__Work item__
Among the records below, find the lines that contain "with" and copy each of them.

__Input records__
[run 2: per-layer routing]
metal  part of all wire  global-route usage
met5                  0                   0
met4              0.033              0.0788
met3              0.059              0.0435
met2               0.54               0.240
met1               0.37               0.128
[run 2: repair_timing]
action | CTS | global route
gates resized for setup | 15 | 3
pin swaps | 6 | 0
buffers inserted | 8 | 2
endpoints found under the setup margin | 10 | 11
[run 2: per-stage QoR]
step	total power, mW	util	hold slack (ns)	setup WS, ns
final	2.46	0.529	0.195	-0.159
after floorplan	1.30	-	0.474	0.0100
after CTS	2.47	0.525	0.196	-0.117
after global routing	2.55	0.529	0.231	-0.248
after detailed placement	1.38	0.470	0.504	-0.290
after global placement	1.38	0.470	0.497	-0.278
`config.mk`:
```
export PLATFORM = sky130hd
export DESIGN_NAME = bp_me_cache_resp_packer
export DESIGN_NICKNAME = d
export VERILOG_FILES = /design/src/rtl/bp_me_cache_resp_packer_pkg.sv /design/src/rtl/bp_me_cache_resp_packer_counter.sv /design/src/rtl/bp_me_cache_resp_packer.sv
export SDC_FILE = /design/constraint.sdc
export NUM_CORES = 1
export LEC_CHECK = 0
export CORE_MARGIN = 4
export CORE_UTILIZATION = 39
export CTS_CLUSTER_DIAMETER = 200
export DETAILED_ROUTE_END_ITERATION = 10
export PLACE_DENSITY_LB_ADDON = 0.2
export SYNTH_ARGS = -nofsm -noshare
export SYNTH_HDL_FRONTEND = slang
export SYNTH_SLANG_ARGS = --single-unit
```
`constraint.sdc`:
```
create_clock -name clk_i -period 9.6 [get_ports clk_i]
set_clock_uncertainty 0.1 [all_clocks]
set_input_delay 1.44 -clock clk_i [delete_from_list [all_inputs] [get_ports clk_i]]
set_output_delay 1.44 -clock clk_i [all_outputs]
set_load 0.01 [all_outputs]
```
`src/rtl/bp_me_cache_resp_packer_pkg.sv`:
```
// Shared message types, sizes and beat-count decode for the cache-side ME response path.
// Consumed by bp_me_cache_resp_packer and the converter that generates per-dword beats.
package bp_me_cache_resp_packer_pkg;

  localparam int unsigned paddr_width_p     = 40;
  localparam int unsigned dword_width_p     = 64;
  localparam int unsigned cce_block_width_p = 512;
  localparam int unsigned beats_lp          = cce_block_width_p / dword_width_p;
  localparam int unsigned cnt_width_lp      = (beats_lp > 1) ? $clog2(beats_lp) : 1;

  typedef enum logic [3:0] {
    e_mem_msg_rd    = 4'd0,
    e_mem_msg_wr    = 4'd1,
    e_mem_msg_uc_rd = 4'd2,
    e_mem_msg_uc_wr = 4'd3
  } bp_mem_msg_e;

  typedef enum logic [2:0] {
    e_mem_msg_size_1  = 3'd0,
    e_mem_msg_size_2  = 3'd1,
    e_mem_msg_size_4  = 3'd2,
    e_mem_msg_size_8  = 3'd3,
    e_mem_msg_size_16 = 3'd4,
    e_mem_msg_size_32 = 3'd5,
    e_mem_msg_size_64 = 3'd6
  } bp_mem_msg_size_e;

  typedef struct packed {
    bp_mem_msg_e              msg_type;
    bp_mem_msg_size_e         size;
    logic [paddr_width_p-1:0] addr;
  } bp_cce_mem_msg_header_s;

  localparam int unsigned cce_mem_msg_header_width_lp = $bits(bp_cce_mem_msg_header_s);

  typedef enum logic [1:0] {
    e_idle    = 2'd0,
    e_collect = 2'd1,
    e_full    = 2'd2
  } bp_me_packer_state_e;

  // Number of dword beats a response carries; writes are always acknowledged in one beat.
  function automatic logic [cnt_width_lp:0] bp_me_resp_beats(input bp_mem_msg_e      msg_type,
                                                             input bp_mem_msg_size_e size);
    logic [cnt_width_lp:0] n;
    n = (cnt_width_lp+1)'(1);
    if (msg_type == e_mem_msg_rd || msg_type == e_mem_msg_uc_rd) begin
      case (size)
        e_mem_msg_size_16: n = (cnt_width_lp+1)'(2);
        e_mem_msg_size_32: n = (cnt_width_lp+1)'(4);
        e_mem_msg_size_64: n = (cnt_width_lp+1)'(8);
        default:           n = (cnt_width_lp+1)'(1);
      endcase
    end
    return n;
  endfunction

endpackage

```
`src/rtl/bp_me_cache_resp_packer_counter.sv`:
```
// Beat index counter: clear has priority and may be combined with a simultaneous increment.
module bsg_counter_clear_up #(
  parameter  int unsigned max_val_p = 7,
  localparam int unsigned width_lp  = (max_val_p > 0) ? $clog2(max_val_p + 1) : 1
) (
  input  logic                clk_i,
  input  logic                reset_n_i,
  input  logic                clear_i,
  input  logic                up_i,
  output logic [width_lp-1:0] count_o
);

  // NOTE: sequential state is always written with <= so every flop samples pre-edge values.
  always_ff @(posedge clk_i) begin
    if (!reset_n_i)   count_o <= '0;
    else if (clear_i) count_o <= width_lp'(up_i);
    else if (up_i)    count_o <= count_o + 1'b1;
  end

endmodule

```
`src/rtl/bp_me_cache_resp_packer.sv`:
```
// Packs per-dword memory response beats into one full-block response per command.
// Optional BP_ME_RESP_PACKER_ADDR_CHECK_EN adds a sticky beat address/type consistency flag.
module bp_me_cache_resp_packer
  import bp_me_cache_resp_packer_pkg::*;
(
  input  logic                                   clk_i,
  input  logic                                   reset_n_i,
  input  logic [cce_mem_msg_header_width_lp-1:0] mem_resp_header_i,
  input  logic [dword_width_p-1:0]               mem_resp_data_i,
  input  logic                                   mem_resp_v_i,
  output logic                                   mem_resp_yumi_o,
  output logic [cce_mem_msg_header_width_lp-1:0] block_resp_header_o,
  output logic [cce_block_width_p-1:0]           block_resp_data_o,
  output logic                                   block_resp_v_o,
  input  logic                                   block_resp_yumi_i,
  output logic                                   addr_err_o
);

  bp_cce_mem_msg_header_s hdr_in, hdr_r;
  bp_me_packer_state_e    state_r;
  logic [dword_width_p-1:0] lane_r [beats_lp];
  logic [cnt_width_lp:0]    beats_r, n_first;
  logic [cnt_width_lp-1:0]  cnt, last_idx, lane_mask;
  logic [beats_lp-1:0]      lane_wr_en;
  logic                     accept, v_r;

  assign hdr_in   = bp_cce_mem_msg_header_s'(mem_resp_header_i);
  assign n_first  = bp_me_resp_beats(hdr_in.msg_type, hdr_in.size);
  assign last_idx = cnt_width_lp'(beats_r - 1'b1);

  // The full state is a deliberate bubble: no beat is taken while a block is pending.
  assign mem_resp_yumi_o = reset_n_i & mem_resp_v_i & (state_r != e_full);
  assign accept          = mem_resp_yumi_o;

  bsg_counter_clear_up #(.max_val_p(beats_lp - 1)) beat_counter (
    .clk_i     (clk_i),
    .reset_n_i (reset_n_i),
    .clear_i   ((state_r == e_idle && accept) || (state_r == e_full && block_resp_yumi_i)),
    .up_i      (accept),
    .count_o   (cnt)
  );

  assign lane_wr_en = beats_lp'(accept) << ((state_r == e_idle) ? '0 : cnt);

  always_ff @(posedge clk_i) begin
    if (!reset_n_i) begin
      state_r <= e_idle;
      hdr_r   <= '0;
      beats_r <= '0;
      v_r     <= 1'b0;
    end else begin
      case (state_r)
        e_idle: if (accept) begin
          hdr_r   <= hdr_in;
          beats_r <= n_first;
          if (n_first == (cnt_width_lp+1)'(1)) begin
            state_r <= e_full;
            v_r     <= 1'b1;
          end else begin
            state_r <= e_collect;
          end
        end
        e_collect: if (accept && cnt == last_idx) begin
          state_r <= e_full;
          v_r     <= 1'b1;
        end
        e_full: if (block_resp_yumi_i) begin
          state_r <= e_idle;
          v_r     <= 1'b0;
        end
        default: begin
          state_r <= e_idle;
          v_r     <= 1'b0;
        end
      endcase
    end
  end

  // NOTE: the lane storage is reset because the block output must read as zero out of reset.
  always_ff @(posedge clk_i) begin
    for (int i = 0; i < beats_lp; i++) begin
      if (!reset_n_i)         lane_r[i] <= '0;
      else if (lane_wr_en[i]) lane_r[i] <= mem_resp_data_i;
    end
  end

  // Short blocks fill the upper lanes by repeating the received beats (lane i = beat i mod N).
  assign lane_mask = last_idx;

  // NOTE: every always_comb output gets a default first so no latch is inferred.
  always_comb begin
    block_resp_data_o = '0;
    for (int i = 0; i < beats_lp; i++) begin
      block_resp_data_o[i*dword_width_p +: dword_width_p] = lane_r[cnt_width_lp'(i) & lane_mask];
    end
  end

  assign block_resp_header_o = hdr_r;
  assign block_resp_v_o      = v_r;

`ifdef BP_ME_RESP_PACKER_ADDR_CHECK_EN
  logic [paddr_width_p-1:0] exp_addr_r;
  logic                     addr_err_r;

  always_ff @(posedge clk_i) begin
    if (!reset_n_i) begin
      exp_addr_r <= '0;
      addr_err_r <= 1'b0;
    end else if (accept) begin
      exp_addr_r <= hdr_in.addr + paddr_width_p'(8);
      if (state_r == e_collect) begin
        exp_addr_r <= exp_addr_r + paddr_width_p'(8);
        if (hdr_in.addr != exp_addr_r || hdr_in.msg_type != hdr_r.msg_type) addr_err_r <= 1'b1;
      end
    end
  end

  assign addr_err_o = addr_err_r;
`else
  assign addr_err_o = 1'b0;
`endif

endmodule
```
==> results.py, run 1 <==
metrics = {
    "synthesis": {
        "syn_avg_cell_area_um2": 11.2,
        "synth_ff_type": "edfxtp_1",
        "synth_cell_types": 46,
        "synthCells": 2649,
        "synth_nets": 2766,
        "yosys-top-cells-count": "512 x and2_1, 512 x edfxtp_1, 421 x nand2_1, 194 x mux2i_1, 153 x mux2_2",
        "yosysSeqAreaShare_pct": 55.4,
        "synth_area_um2": 29800,
        "ys_async_sr_fraction_pct": 0,
        "synth_warnings": 0,
        "synth_top_area_share_pct": 51.6,
        "synth_area_leaders": "edfxtp_1 52%, and2_1 11%, mux2i_1 6.5%, mux2_2 5.8%, nand2_1 5.3%",
        "synth_edf_count": 512,
        "synth_top_cell_by_area": "edfxtp_1",
        "ys_seq_elements": 568,
    },
    "hold_path": {
        "hold_path_class": "register to register",
        "worstHoldPathCells": 2,
    },
    "routing": {
        "wl_per_cell_um": 23.9,
        "drc": 0,
        "postRouteAntennaNets": 0,
        "drt-initial-drc-count": 1852,
        "via_per_inst": 5.30,
        "vias": 22500,
        "wirelength_um": 102000,
        "drtPass1Iterations": 5,
    },
    "power_and_ir_drop": {
        "power_density_nw_per_um2": 170,
        "p_leak_nw": 14.6,
        "peakVddDrop_v": 0.000167,
    },
    "sta": {
        "worst_pin_slew_ns": 1.18,
        "min_period_over_period_pct": 66.1,
        "slew_viol_final": 0,
        "fmax_mhz": 158,
        "rsz0062_at_grt": "no",
        "hold_viol": 0,
        "tns_ns": 0,
        "setup_viol": 0,
        "min_period_ns": 6.34,
        "relSlewSlack_pct": 21.3,
    },
    "floorplanning": {
        "coreArea_um2": 75800,
        "dieArea_um2": 80800,
        "ioPinCount": 677,
        "start_util_pct": 39.3,
        "die_y_um": 284,
        "die_w_um": 284,
        "core.rowCount": 101,
    },
    "worst_setup_path": {
        "cp_max_fo": 181,
        "path_delay_family": "buffers and inverters",
        "slowest_delay_ns": 1.03,
        "cp-end-kind": "primary output",
        "required_ns": 8.06,
        "critPathKind": "register to primary output",
        "worstPathCellList": "inv_1 -> ha_4 -> buf_12 -> nor2b_1 -> a211oi_1 -> a21oi_1 -> mux2_2 -> clkdlybuf4s50_1",
        "cp.depth": 8,
        "slowest_stage": "dfxtp_4",
        "critPathArrivalTime_ns": 4.80,
        "crit_buf_inv": 3,
        "critPathLaunchType": "register",
        "rr_worst_depth": 8,
    },
    "clocking": {
        "cts_tree": "yes",
        "cts_made_buffers": 61,
        "clk_pin_slew_worst_paths_ns": 0.06,
        "hold_buffers": 0,
        "clock_latency_ns": 0.61,
        "h-tree-depth": 2,
        "root_buffer": "clkbuf_16",
        "clock_sinks": 568,
        "cts_setup_buffers": 0,
        "ctsResizeCount": 0,
        "cts.path.max_buffers": 3,
    },
    "global_route": {
        "grt_pass1_vias": 23100,
        "busiest_layer": "met2",
        "globalRouteMet1Util_pct": 30.7,
        "grt_util_met3_pct": 4.23,
        "antenna_found_initial": 9,
        "grt_util_all_layers_pct": 24.2,
        "overflow": 0,
        "met2_usage_pct": 42.3,
        "grt_max_degree": 183,
        "grt_pass1_wl_um": 150000,
    },
    "job": {
        "max_cap_viol_count": 0,
    },
    "finish": {
        "multi_input_area_um2": 12300,
        "utilization_pct": 51.4,
        "areaGrowthSynthToFinish_pct": 30.9,
        "layout.nets": 3333,
        "drive_above_1_share_pct": 10.4,
        "n_fill_cell": 6620,
        "regArea_um2": 16500,
    },
    "place": {
        "numPortBuffers": 675,
        "routabilityCongestion": 0.881,
        "hpwlAfterDp_um": 66100,
    },
    "run_status": {
        "status": "complete, no violations",
    },
}
metal layers:
layer	part of all wire (%)	routed length, um
met5	0	0
met1	41	41500
met3	6.3	6450
met2	50	50800
met4	2.9	2900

__Solution__
// Beat index counter: clear has priority and may be combined with a simultaneous increment.
  // NOTE: sequential state is always written with <= so every flop samples pre-edge values.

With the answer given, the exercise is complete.